When does matter change states?(cont.) • As a substance is heated, it absorbs energy and its temperature rises. • When the temperature reaches the melting point, the temperature stops increasing. • At this point, the solid is changing into a liquid and all the energy is spent breaking particles apart from one another. • After the substance has changed into a liquid, adding energy (heat) causes the temperature to increase again.
When does matter change states?(cont.) • The process of melting a solid can be reversed. • As the liquid cools, it loses energy and its particles lose kinetic energy and slow down. They become closer together. • The temperature of the material decreases until the freezing point is reached. • Freezing pointthe temperature at which a liquid changes into a solid. • During freezing, the temperature of the substance remains constant while the particles in the liquid form a solid. • After all the liquid has become a solid, the temperature begins to decrease again.
When does matter change states?(cont.) • Melting and freezing are opposite processes. • The freezing point of the liquid state of a substance is the same temperature as the melting point of the solid state. • Ex. Solid water melts at 0°C and liquid water freezes at 0°C
What is boiling point? • Remember that the change from a liquid to a gas is called vaporization. • Vaporization can occur within a liquid and at the surface of a liquid. • Vaporization that takes place at the surface of a liquid is called evaporation, which occurs at temperatures below the boiling point. • Ex. Puddles drying up after it rains.

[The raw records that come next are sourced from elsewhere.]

Background: an optimization exercise with open tools, aiming at small area. Do not read the settings as production practice. Only simulation tests tie the RTL to the original design; equivalence was not proved. Power is estimated from default activity; no workload was simulated.

== fjord ==
Design cf2_blframer, start of the top module:
module cf2_blframer (
    input  wire        clk,
    input  wire        rst,           
    input  wire        boot_stay,
    input  wire [31:0] app_word,
    input  wire        rx_valid,
    input  wire [7:0]  rx_data,
    output wire        rx_ready,
    output reg         tx_valid,
    output reg  [7:0]  tx_data,
    input  wire        tx_ready,
    output wire        stg_we,
    output wire        stg_re,
    output wire [13:0] stg_addr,
    output wire [7:0]  stg_wdata,
    input  wire [7:0]  stg_rdata,
    output wire        fc_we,
    output reg  [1:0]  fc_reg,
    output wire [31:0] fc_addr,
    output reg  [31:0] fc_wdata,
    input  wire        fc_busy,
    output wire        diag_valid,
    output wire [1:0]  diag_code,
    output wire        idle,
    output wire        app_mode,
    output wire        fault
);
Size in the first run: about 2000 cells after synthesis, ~0.024 mm² of cells after synthesis.
Settings: LEC_CHECK=0, CAP_MARGIN=20, CORE_MARGIN=2, CORE_UTILIZATION=60, PLACE_DENSITY=0.85, SLEW_MARGIN=20; clock period 8.0 ns.
standard.sh (not shown) runs the stock make flow with config.mk's settings and CLKGATE_MAP_FILE= SYNTH_SCRIPT=/design/flow/synth_recipe.tcl, a recipe that flattens the netlist after the stock synthesis.
==> flow/flow/run.sh <==
#!/bin/bash
# The standard layout with three changes to how it is made:
#  - synthesis maps logic with an area-oriented ABC script (the yosys script
#    and its register mapping are unchanged; only abc_speed.script differs);
#  - the port buffers use the smallest buffer cell;
#  - CTS builds the tree from clkbuf_4 cells, 11 sinks per leaf buffer,
#    and inserts no dummy loads.
set -euo pipefail
rm -rf scripts_area
cp -r "$FLOW_HOME/scripts" scripts_area
cp flow/abc_area_map.script scripts_area/abc_speed.script
bash standard.sh synth "SCRIPTS_DIR=$PWD/scripts_area" > synth.log 2>&1
bash standard.sh finish \
  "BUFFER_PORTS_ARGS=-buffer_cell sky130_fd_sc_hd__buf_1" \
  "CTS_ARGS=-sink_clustering_enable -repair_clock_nets -sink_clustering_size 11 -sink_clustering_max_diameter 40 -dont_use_dummy_load -buf_list sky130_fd_sc_hd__clkbuf_4" \
  > finish.log 2>&1
==> flow/flow/abc_area_map.script <==
strash
dch -f
amap
mfs2
strash
dch -f
amap
topo
stime -c
Edits applied to the flow inputs when going from fjord to harbor:
- CORE_UTILIZATION now 40, was 60
- PLACE_DENSITY now 0.6, was 0.85
diff --git a/flow/flow/run.sh b/flow/flow/run.sh
--- a/flow/flow/run.sh
+++ b/flow/flow/run.sh
@@ -14,3 +14,3 @@
   "BUFFER_PORTS_ARGS=-buffer_cell sky130_fd_sc_hd__buf_1" \
-  "CTS_ARGS=-sink_clustering_enable -repair_clock_nets -sink_clustering_size 11 -sink_clustering_max_diameter 40 -dont_use_dummy_load -buf_list sky130_fd_sc_hd__clkbuf_4" \
+  "CTS_ARGS=-sink_clustering_enable -repair_clock_nets -sink_clustering_size 10 -sink_clustering_max_diameter 40 -dont_use_dummy_load -buf_list sky130_fd_sc_hd__clkbuf_4" \
   > finish.log 2>&1
- Changes observed in harbor relative to fjord: area after synthesis now sits at about the same level, well-tap cell count grew by 257.
- Compared with fjord, harbor shows a register-to-register slack that is 0.12 ns lower.
- Reported for fjord and harbor, number of buffers inserted for hold repair after clock tree synthesis turned out identical to the last digit.
- Between fjord and harbor, the post-placement setup slack is lower for harbor.
- Against fjord, harbor comes in 0.0033 ns lower on final critical delay including setup and external delays.
- Compared with fjord, the router placed fewer vias in harbor.
- Looking at reported net switching power across fjord and harbor, the one that comes out lower is fjord.
- Compare fjord and harbor | cell count lower: fjord
- As far as sequential power is concerned, fjord and harbor perform about the same.
Modified inputs, pepper compared to harbor
diff --git a/flow/flow/run.sh b/flow/flow/run.sh
--- a/flow/flow/run.sh
+++ b/flow/flow/run.sh
@@ -14,3 +14,3 @@
   "BUFFER_PORTS_ARGS=-buffer_cell sky130_fd_sc_hd__buf_1" \
-  "CTS_ARGS=-sink_clustering_enable -repair_clock_nets -sink_clustering_size 10 -sink_clustering_max_diameter 40 -dont_use_dummy_load -buf_list sky130_fd_sc_hd__clkbuf_4" \
+  "CTS_ARGS=-sink_clustering_enable -repair_clock_nets -sink_clustering_size 11 -sink_clustering_max_diameter 35 -dont_use_dummy_load -buf_list sky130_fd_sc_hd__clkbuf_4" \
   > finish.log 2>&1
Findings:
pepper: no failed stages, no open violations at the end
The run showing the smaller final cycle utilization of the critical path is harbor.
Compared with harbor, in pepper arrival time of data at the critical path endpoint increased by 0.02 ns relative to the old numbers; clock tree buffer count of the final layout moved down; signed area change from the synthesized netlist to the final layout about even; relative slew slack moved down.
Compared harbor against pepper; total design power within noise.
Looking only at number of detailed-routing iterations run before antenna repair, and setting everything else aside, the higher value of harbor and pepper goes to harbor.

cf2_blframer, a different RTL version from the one above (not shown whole).
Size in the first run: about 2000 cells after synthesis, roughly 880 flip-flops, ~160 I/O pins, roughly 0.025 mm² of cells after synthesis.
clock: 8.0 ns
lec_check: 0
cap_margin: 20
core_margin: 2
core_utilization: 40
place_density: 0.6
slew_margin: 20
==> flow/flow/run.sh <==
#!/bin/bash
# The standard layout with three changes to how it is made:
#  - synthesis maps logic with an area-oriented ABC script (the yosys script
#    and its register mapping are unchanged; only abc_speed.script differs);
#  - the port buffers use the smallest buffer cell;
#  - CTS clusters 30 sinks per leaf buffer and inserts no dummy loads.
set -euo pipefail
rm -rf scripts_area
cp -r "$FLOW_HOME/scripts" scripts_area
cp flow/abc_area_map.script scripts_area/abc_speed.script
bash standard.sh synth "SCRIPTS_DIR=$PWD/scripts_area" > synth.log 2>&1
bash standard.sh finish \
  "BUFFER_PORTS_ARGS=-buffer_cell sky130_fd_sc_hd__buf_1" \
  "CTS_ARGS=-sink_clustering_enable -repair_clock_nets -sink_clustering_size 20 -sink_clustering_max_diameter 50 -dont_use_dummy_load -buf_list sky130_fd_sc_hd__clkbuf_8" \
  > finish.log 2>&1
Scripts as last shown in full above: flow/flow/abc_area_map.script
The starting point passed the timing, DRC and antenna checks.
Then changed:
--- a/flow/flow/run.sh
+++ b/flow/flow/run.sh
@@ -13,3 +13,3 @@
   "BUFFER_PORTS_ARGS=-buffer_cell sky130_fd_sc_hd__buf_1" \
-  "CTS_ARGS=-sink_clustering_enable -repair_clock_nets -sink_clustering_size 20 -sink_clustering_max_diameter 50 -dont_use_dummy_load -buf_list sky130_fd_sc_hd__clkbuf_8" \
+  "CTS_ARGS=-sink_clustering_enable -repair_clock_nets -sink_clustering_size 30 -sink_clustering_max_diameter 60 -dont_use_dummy_load" \
   > finish.log 2>&1
=> The new run finished with timing, DRC and antenna clean; critical path depth does not change; final area rose by 0.95%; worst setup slack improved by 0.16 ns; utilization rose by 0.42 points; wire length fell by 0.38%; total power rose by 3.7%; clock power rose by 17%.

==> separate check: timing with driven ports <==
No port has a modelled driver above. Below, the same layouts with a new extraction and two added sets of constraints.
Step 1 sets driving cells, clkbuf_16 on the clock port and buf_2 on the other inputs (assumed; they add their load-dependent delay and slew).
Step 2, shift: input delay + t, output delay - t, t = (earliest + latest rising clock arrival at the registers) / 2. This alone moves slack from input paths to output paths.
Three values: ideal, step 1, step 2; two values: the first two.
| run | t, ns | setup WS [ns] | hold WS [ns] | worst register clock-pin slew, ns |
|---|---|---|---|---|
| fjord | 0.826 | 1.656 / 1.609 / 2.406 | 0.288 / 0.288 / 0.288 | 0.12 / 0.12 |
| harbor | 0.892 | 1.660 / 1.607 / 2.287 | 0.284 / 0.284 / 0.284 | 0.11 / 0.11 |
| pepper | 0.877 | 1.638 / 1.586 / 2.280 | 0.278 / 0.278 / 0.278 | 0.12 / 0.12 |
| the first run of note 2 | 0.707 | 1.507 / 1.453 / 2.041 | 0.262 / 0.262 / 0.262 | 0.12 / 0.12 |
| the second run of note 2 | 0.630 | 1.662 / 1.605 / 2.086 | 0.291 / 0.291 / 0.291 | 0.11 / 0.11 |
After both steps setup and hold are still met in every run listed.
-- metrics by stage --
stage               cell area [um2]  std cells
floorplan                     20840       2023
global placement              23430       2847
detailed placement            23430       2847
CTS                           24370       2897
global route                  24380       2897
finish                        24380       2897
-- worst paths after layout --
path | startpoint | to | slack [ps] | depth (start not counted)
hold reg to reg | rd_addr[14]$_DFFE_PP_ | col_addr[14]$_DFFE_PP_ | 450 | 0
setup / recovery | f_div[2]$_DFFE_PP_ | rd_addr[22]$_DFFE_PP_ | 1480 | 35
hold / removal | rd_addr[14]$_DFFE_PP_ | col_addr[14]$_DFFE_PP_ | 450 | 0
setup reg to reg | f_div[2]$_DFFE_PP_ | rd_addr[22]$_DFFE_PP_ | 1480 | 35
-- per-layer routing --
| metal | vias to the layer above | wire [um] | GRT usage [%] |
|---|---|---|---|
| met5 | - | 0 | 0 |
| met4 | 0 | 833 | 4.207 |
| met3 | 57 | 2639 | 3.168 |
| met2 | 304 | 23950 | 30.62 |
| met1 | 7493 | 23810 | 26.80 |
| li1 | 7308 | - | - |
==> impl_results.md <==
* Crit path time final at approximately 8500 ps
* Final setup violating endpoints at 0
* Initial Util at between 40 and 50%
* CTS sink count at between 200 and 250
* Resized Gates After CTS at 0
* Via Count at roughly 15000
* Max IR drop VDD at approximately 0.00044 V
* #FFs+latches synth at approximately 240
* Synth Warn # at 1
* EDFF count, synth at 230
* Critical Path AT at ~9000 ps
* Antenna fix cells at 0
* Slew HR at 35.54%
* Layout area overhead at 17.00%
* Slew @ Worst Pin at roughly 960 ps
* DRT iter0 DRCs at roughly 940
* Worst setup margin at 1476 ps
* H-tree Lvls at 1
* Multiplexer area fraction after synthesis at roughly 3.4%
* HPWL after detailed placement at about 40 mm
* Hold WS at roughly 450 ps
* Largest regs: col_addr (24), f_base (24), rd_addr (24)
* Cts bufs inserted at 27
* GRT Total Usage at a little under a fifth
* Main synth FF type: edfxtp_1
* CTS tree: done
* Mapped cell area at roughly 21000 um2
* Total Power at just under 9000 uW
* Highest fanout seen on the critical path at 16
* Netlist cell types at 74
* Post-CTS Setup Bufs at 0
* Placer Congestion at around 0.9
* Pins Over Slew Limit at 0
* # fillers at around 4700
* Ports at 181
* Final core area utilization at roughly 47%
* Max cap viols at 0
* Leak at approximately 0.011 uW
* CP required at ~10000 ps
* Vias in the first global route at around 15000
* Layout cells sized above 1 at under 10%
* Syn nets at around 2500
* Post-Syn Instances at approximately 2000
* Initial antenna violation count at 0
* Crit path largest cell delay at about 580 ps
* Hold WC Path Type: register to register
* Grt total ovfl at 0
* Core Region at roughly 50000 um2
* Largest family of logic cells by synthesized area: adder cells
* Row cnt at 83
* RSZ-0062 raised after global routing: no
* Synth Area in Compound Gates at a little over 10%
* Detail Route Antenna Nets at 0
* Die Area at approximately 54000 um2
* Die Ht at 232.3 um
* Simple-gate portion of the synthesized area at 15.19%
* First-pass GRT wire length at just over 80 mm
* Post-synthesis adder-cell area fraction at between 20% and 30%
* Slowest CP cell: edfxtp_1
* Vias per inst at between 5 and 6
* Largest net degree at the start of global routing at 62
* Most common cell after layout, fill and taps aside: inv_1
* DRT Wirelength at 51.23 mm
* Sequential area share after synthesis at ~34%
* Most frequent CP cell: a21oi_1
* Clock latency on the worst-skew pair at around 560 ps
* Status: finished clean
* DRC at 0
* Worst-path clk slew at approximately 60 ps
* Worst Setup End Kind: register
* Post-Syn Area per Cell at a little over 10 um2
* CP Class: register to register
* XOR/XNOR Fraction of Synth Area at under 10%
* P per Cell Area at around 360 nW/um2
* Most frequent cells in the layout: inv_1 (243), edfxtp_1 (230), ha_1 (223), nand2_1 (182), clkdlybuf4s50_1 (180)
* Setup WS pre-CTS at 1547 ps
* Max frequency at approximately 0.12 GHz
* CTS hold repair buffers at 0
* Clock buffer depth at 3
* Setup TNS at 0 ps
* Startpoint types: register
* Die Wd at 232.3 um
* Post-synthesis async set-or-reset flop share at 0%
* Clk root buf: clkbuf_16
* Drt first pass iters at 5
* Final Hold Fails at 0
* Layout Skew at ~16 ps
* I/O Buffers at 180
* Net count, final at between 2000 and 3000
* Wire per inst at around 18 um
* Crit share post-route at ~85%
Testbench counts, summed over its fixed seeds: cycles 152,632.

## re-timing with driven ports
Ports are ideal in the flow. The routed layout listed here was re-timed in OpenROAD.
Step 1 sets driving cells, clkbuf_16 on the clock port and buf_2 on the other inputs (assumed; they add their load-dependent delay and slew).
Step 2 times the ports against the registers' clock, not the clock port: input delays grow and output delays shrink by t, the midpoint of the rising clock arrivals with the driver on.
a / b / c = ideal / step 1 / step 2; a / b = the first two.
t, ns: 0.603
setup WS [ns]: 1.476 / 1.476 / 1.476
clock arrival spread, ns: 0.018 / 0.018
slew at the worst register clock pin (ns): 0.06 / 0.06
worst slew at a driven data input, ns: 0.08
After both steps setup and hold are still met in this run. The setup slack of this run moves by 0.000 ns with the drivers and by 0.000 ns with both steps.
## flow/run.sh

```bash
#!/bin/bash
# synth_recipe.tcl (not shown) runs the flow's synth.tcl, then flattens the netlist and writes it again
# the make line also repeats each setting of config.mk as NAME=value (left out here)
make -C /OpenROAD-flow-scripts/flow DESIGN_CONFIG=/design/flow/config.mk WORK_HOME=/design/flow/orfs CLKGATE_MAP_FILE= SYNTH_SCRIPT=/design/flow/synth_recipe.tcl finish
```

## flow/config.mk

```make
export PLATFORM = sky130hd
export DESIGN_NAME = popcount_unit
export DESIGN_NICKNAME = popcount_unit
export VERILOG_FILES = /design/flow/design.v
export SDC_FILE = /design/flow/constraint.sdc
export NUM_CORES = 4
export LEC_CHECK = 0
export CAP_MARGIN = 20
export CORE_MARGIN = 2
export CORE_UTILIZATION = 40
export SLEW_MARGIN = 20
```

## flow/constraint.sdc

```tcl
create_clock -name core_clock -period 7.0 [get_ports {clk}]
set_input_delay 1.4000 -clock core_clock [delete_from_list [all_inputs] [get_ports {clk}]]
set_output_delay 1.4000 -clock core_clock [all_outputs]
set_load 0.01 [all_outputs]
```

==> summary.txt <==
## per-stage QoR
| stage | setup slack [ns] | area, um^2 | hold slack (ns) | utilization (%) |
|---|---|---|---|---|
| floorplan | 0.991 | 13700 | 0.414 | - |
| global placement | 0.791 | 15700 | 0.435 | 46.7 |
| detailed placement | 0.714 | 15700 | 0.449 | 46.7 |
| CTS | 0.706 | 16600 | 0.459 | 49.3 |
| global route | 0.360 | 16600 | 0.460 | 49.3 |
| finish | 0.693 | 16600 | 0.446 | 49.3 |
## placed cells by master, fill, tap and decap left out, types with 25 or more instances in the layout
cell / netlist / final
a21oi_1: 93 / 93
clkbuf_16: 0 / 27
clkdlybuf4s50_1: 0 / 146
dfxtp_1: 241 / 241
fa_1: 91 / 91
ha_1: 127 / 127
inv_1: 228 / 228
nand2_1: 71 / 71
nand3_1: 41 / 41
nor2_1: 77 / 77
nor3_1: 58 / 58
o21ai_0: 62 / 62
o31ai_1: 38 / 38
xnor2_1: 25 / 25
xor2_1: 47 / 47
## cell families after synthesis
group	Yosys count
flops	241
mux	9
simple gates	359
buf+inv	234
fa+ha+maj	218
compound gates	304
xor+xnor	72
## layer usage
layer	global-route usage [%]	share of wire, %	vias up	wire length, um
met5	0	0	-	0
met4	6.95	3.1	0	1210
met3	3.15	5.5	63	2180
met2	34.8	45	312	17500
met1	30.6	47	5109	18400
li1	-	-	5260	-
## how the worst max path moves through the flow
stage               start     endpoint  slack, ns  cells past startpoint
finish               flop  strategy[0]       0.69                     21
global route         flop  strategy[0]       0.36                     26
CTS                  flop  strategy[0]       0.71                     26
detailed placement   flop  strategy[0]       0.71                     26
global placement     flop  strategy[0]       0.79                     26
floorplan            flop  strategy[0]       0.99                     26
Context: an optimization exercise on an open-source flow, tuned for small area, a short achievable clock period and few clock cycles. The choices shown serve that exercise and are no tape-out recipe.
Function was checked by simulation only, so behaviour that the tests miss may differ from the original.

== garnet ==
## rrr_codec
module rrr_codec (
    input  wire        clk,
    input  wire        rst,       
    input  wire        start,
    input  wire [1:0]  op,        
    input  wire [63:0] arg0,
    input  wire [63:0] arg1,
    output wire        ready,
    output reg         done,
    output reg         fault,     
    output reg  [63:0] finfo,     
    output reg  [63:0] res0,
    output reg  [63:0] res1
);
Settings: LEC_CHECK=0, CAP_MARGIN=20, CORE_MARGIN=2, CORE_UTILIZATION=40, PLACE_DENSITY=0.6, SLEW_MARGIN=20; clock period 10.0 ns.
run.sh (not shown) runs the stock make flow with config.mk's settings and CLKGATE_MAP_FILE= SYNTH_SCRIPT=/design/flow/synth_recipe.tcl, a recipe that flattens the netlist after the stock synthesis.
garnet ran in full, but the layout does not pass; the checks complain about negative setup slack.
Testbench counts of garnet, summed over its fixed seeds: cycles 1,860,225.
Relative to garnet, the following input files were edited for fjord:
--- a/flow/design.v
+++ b/flow/design.v
@@ -27,44 +27,47 @@
     localparam [3:0] S_DFIX  = 4'd8;    
     reg [3:0]  state;
     reg [3:0]  ret;       
     reg [1:0]  op_q;
     reg [63:0] a0_q;
     reg [63:0] a1_q;
     reg [5:0]  bn;
     reg [5:0]  bk;        
     reg [5:0]  bi;
     reg [59:0] v;
     reg [5:0]  mul;
     reg [5:0]  dvs;
-    reg [71:0] p;         
+    reg [59:0] p;         
     reg [59:0] q;         
     reg [5:0]  rem;
     reg [6:0]  cnt;
     reg [62:0] blk;       
     reg [5:0]  n;         
     reg [5:0]  kk;        
     reg [5:0]  pos;       
     reg [59:0] acc;       
     assign ready = (state == S_IDLE);
+    wire [5:0]  mop  = (state == S_BIN) ? (bn - bk + bi) :
+                       (state == S_ENC) ? (blk[0] ? kk : (n - 6'd1 - kk)) : mul;
+    wire [65:0] prod = {6'd0, v} * {60'd0, mop};
     reg [6:0]  rtrial;
     reg [5:0]  rnext;
-    reg [7:0]  qbits;
+    reg [3:0]  qbits;
     integer    st;
     always @* begin
         rnext = rem;
-        for (st = 0; st < 8; st = st + 1) begin
-            rtrial = {rnext, p[71 - st]};
-            qbits[7 - st] = (rtrial >= {1'b0, dvs});
-            rtrial = qbits[7 - st] ? (rtrial - {1'b0, dvs}) : rtrial;
+        for (st = 0; st < 4; st = st + 1) begin
+            rtrial = {rnext, p[59 - st]};
+            qbits[3 - st] = (rtrial >= {1'b0, dvs});
+            rtrial = qbits[3 - st] ? (rtrial - {1'b0, dvs}) : rtrial;
             rnext = rtrial[5:0];
         end
     end
     reg [5:0] clsz;
     always @* begin
         case (a0_q[5:0])
             6'd0:  clsz = 6'd1;   6'd1:  clsz = 6'd6;   6'd2:  clsz = 6'd11;  6'd3:  clsz = 6'd16;
             6'd4:  clsz = 6'd20;  6'd5:  clsz = 6'd23;  6'd6:  clsz = 6'd27;  6'd7:  clsz = 6'd30;
             6'd8:  clsz = 6'd32;  6'd9:  clsz = 6'd35;  6'd10: clsz = 6'd37;  6'd11: clsz = 6'd40;
             6'd12: clsz = 6'd42;  6'd13: clsz = 6'd44;  6'd14: clsz = 6'd46;  6'd15: clsz = 6'd47;
             6'd16: clsz = 6'd49;  6'd17: clsz = 6'd50;  6'd18: clsz = 6'd52;  6'd19: clsz = 6'd53;
             6'd20: clsz = 6'd54;  6'd21: clsz = 6'd55;  6'd22: clsz = 6'd56;  6'd23: clsz = 6'd57;
@@ -166,29 +169,30 @@
                                 state <= S_IDLE;
                             end else begin
                                 kk    <= a0_q[5:0];
                                 state <= S_BIN;
                             end
                         end
                     endcase
                 end
                 S_BIN: begin
                     if (bi > bk || v == 60'd0) begin
                         state <= S_BDONE;
                     end else begin
-                        mul   <= bn - bk + bi;
+                        {rem, p} <= prod;
+                        cnt   <= 7'd15;
                         dvs   <= bi;
                         bi    <= bi + 6'd1;
                         ret   <= S_BIN;
-                        state <= S_MUL;
+                        state <= S_DIV;
                     end
                 end
                 S_BDONE: begin
                     case (op_q)
                         OP_BINOM: begin
                             res0  <= {4'd0, v};
                             done  <= 1'b1;
                             state <= S_IDLE;
                         end
                         OP_ENCODE: begin
                             state <= S_ENC;
                         end
@@ -206,55 +210,55 @@
                                 n     <= 6'd63;
                                 pos   <= 6'd0;
                                 acc   <= a1_q[59:0];
                                 mul   <= 6'd63 - kk;
                                 dvs   <= 6'd63;
                                 ret   <= S_DEC;
                                 state <= S_MUL;
                             end
                         end
                     endcase
                 end
                 S_MUL: begin
-                    p     <= {12'd0, v} * {66'd0, mul};
-                    rem   <= 6'd0;
-                    cnt   <= 7'd9;
+                    {rem, p} <= prod;
+                    cnt   <= 7'd15;
                     state <= S_DIV;
                 end
                 S_DIV: begin
                     rem <= rnext;
-                    q   <= {q[51:0], qbits};
-                    p   <= {p[63:0], 8'd0};
+                    q   <= {q[55:0], qbits};
+                    p   <= {p[55:0], 4'd0};
                     cnt <= cnt - 7'd1;
                     if (cnt == 7'd1) begin
-                        v     <= {q[51:0], qbits};
+                        v     <= {q[55:0], qbits};
                         state <= ret;
                     end
                 end
                 S_ENC: begin
                     if (blk[0]) begin
                         acc <= acc + v;
                         kk  <= kk - 6'd1;
                     end
                     blk <= blk >> 1;
                     n   <= n - 6'd1;
                     if (n == 6'd1) begin
                         res1  <= {4'd0, (blk[0] ? acc + v : acc)};
                         done  <= 1'b1;
                         state <= S_IDLE;
                     end else begin
-                        mul   <= blk[0] ? kk : (n - 6'd1 - kk);
+                        {rem, p} <= prod;
+                        cnt   <= 7'd15;
                         dvs   <= n - 6'd1;
                         ret   <= S_ENC;
-                        state <= S_MUL;
+                        state <= S_DIV;
                     end
                 end
                 S_DEC: begin
                     if (kk > 6'd1) begin
                         if (acc >= v) begin
                             blk[pos] <= 1'b1;
                             acc      <= acc - v;
                             kk       <= kk - 6'd1;
                             mul      <= kk;
                         end else begin
                             mul      <= n - 6'd1 - kk;
                         end
### Flow results
Every stage of the flow completed for fjord, and the final layout passed the timing, DRC and antenna checks. met1 routing resource usage after global routing in fjord is 1.2 points above garnet. Going from garnet to fjord, the final critical path time including I/O delays and setup was found to have gone down by 4640 ps. Layout buffer count excluding clock buffers was higher in garnet than in fjord. Arrival time reported for the critical path endpoint sits lower in fjord than in garnet. Vias: fjord fewer than garnet.
Testbench counts of fjord, summed over its fixed seeds: cycles 2,763,047.

-- afterwards: timing with drivers on the ports --
How much do the figures lean on ideal ports? The routed layouts below were timed once more, with nothing changed but the port constraints. Step 1: set_driving_cell puts a clkbuf_16 on clk and a buf_2 on each other input, an assumption about the parent block. Step 2 times the ports against the registers' clock, not the clock port: input delays grow and output delays shrink by t, the midpoint of the rising clock arrivals with the driver on. Three values: ideal, step 1, step 2; two values: the first two.
run | shift t [ns] | slack for setup (ns) | pins driven straight from the clock port
garnet | 0.779 | -3.832 / -3.832 / -3.832 | 1
fjord | 0.791 | 0.808 / 0.808 / 0.808 | 1
Context: an optimization exercise on an open-source flow, tuned for small area. The choices shown serve that exercise and are no tape-out recipe.
The RTL was checked by simulation tests, not by an equivalence proof against the original design.
No driver is modelled on the clock port, so clock power and skew are understated where the tree is cut down; a real chip needs a root buffer or a tree.
No activity file was given, so power comes from the tool's default toggle rates.

job 3552:
// camctl
module camctl (
    input  wire        clk,
    input  wire        rst,
    input  wire        cmd_valid,
    output wire        cmd_ready,
    input  wire [2:0]  cmd_op,
    input  wire [7:0]  cmd_addr,
    input  wire [7:0]  cmd_val,
    output wire        rsp_valid,
    output wire [1:0]  rsp_status,
    output wire [7:0]  rsp_code,
    output wire [7:0]  rsp_data,
    output wire        tr_req,
    output wire        tr_we,
    output wire [7:0]  tr_addr,
    output wire [7:0]  tr_wdata,
    input  wire        tr_done,
    input  wire        tr_fail,
    input  wire [7:0]  tr_rdata,
    output wire        log_valid,
    output wire [1:0]  log_kind,
    output wire [7:0]  log_data,
    input  wire        s_valid,
    input  wire [7:0]  s_data,
    input  wire        s_last,
    input  wire        s_restart,
    input  wire        cfg_varlen,
    input  wire [23:0] cfg_expected,
    output wire        q_valid,
    output wire [1:0]  q_outcome,
    output wire        q_close,
    output wire [11:0] q_len
);
Size: ~670 cells after synthesis, about 0.0076 sq mm of cells after synthesis.
export LEC_CHECK = 0
export CAP_MARGIN = 20
export CORE_MARGIN = 2
export CORE_UTILIZATION = 40
export SLEW_MARGIN = 20
create_clock -name core_clock -period 6.0 [get_ports {clk}]
standard.sh (not shown) runs the stock make flow with config.mk's settings and CLKGATE_MAP_FILE= SYNTH_SCRIPT=/design/flow/synth_recipe.tcl, a recipe that flattens the netlist after the stock synthesis.
==> flow/flow/run.sh <==
#!/bin/bash
# Standard ORFS layout, with buf_1 port buffers and a clock tree without dummy loads.
set -euo pipefail
export BUFFER_PORTS_ARGS="-buffer_cell sky130_fd_sc_hd__buf_1"
export CTS_ARGS="-sink_clustering_enable -repair_clock_nets -dont_use_dummy_load -buf_list {sky130_fd_sc_hd__clkbuf_4 sky130_fd_sc_hd__clkbuf_8}"
bash standard.sh > standard.log 2>&1
Job 3552 closes out successfully: all stages finished, all timing, DRC and antenna checks passed.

What is boiling point?(cont.) • Vaporization that occurs below the surface of a liquid is called boiling. • When liquid boils, bubbles form within the liquid and rise to the surface.
What is boiling point? (cont.) • Boiling pointis the temperature at which a liquid becomes a gas. • Just like melting and freezing, while a substance is boiling, the temperature does not change. • At it’s boiling point, a substance absorbs energy and the energy causes the particles to move faster until they have enough energy to escape the liquid as gas particles. • Boiling ends after the liquid has changed to a gas. If energy continues to be added, then the temperature of the gas will continue to rise.
What is boiling point? (cont.) • The reverse of vaporization is condensation – a gas to a liquid. • As the gas cools, energy is released and its particles slow down • When particles move slowly enough for their attractions to bring them together, droplets of liquid form. • During condensation, the temperature of the substance does not change • After the change of state is complete, the temperature continues to drop.
What is boiling point? (cont.) • Every substance melts and boils at specific temperatures. • A material with high melting and boiling points has particles that are strongly attracted to one another. • A material with low melting and boiling points has particles that are weakly attracted to one another.
What is air pressure? • Air pressure is the force exerted by a gas. • Ex. Blowing up a balloon • The air particles move around rapidly inside the balloon and hit the inner surface of the balloon, exerting pressure on the balloon. • If you squeeze the balloon (increase the pressure), the balloon gets smaller (volume decreases).
What is air pressure? Ex. Blowing up a balloon (cont.) • If you put the balloon in the freezer (decrease temperature) and keep the pressure the same, the balloon gets smaller (volume decreases). • If you allow the balloon to sit out and warm up (increase temperature) and keep the pressure the same, the balloon will get bigger (volume increases).
Which happens to an object as its temperature increases? A. Its mass increases. B. Its particles move more slowly. C. Its particles move faster. D. Its particles stop moving.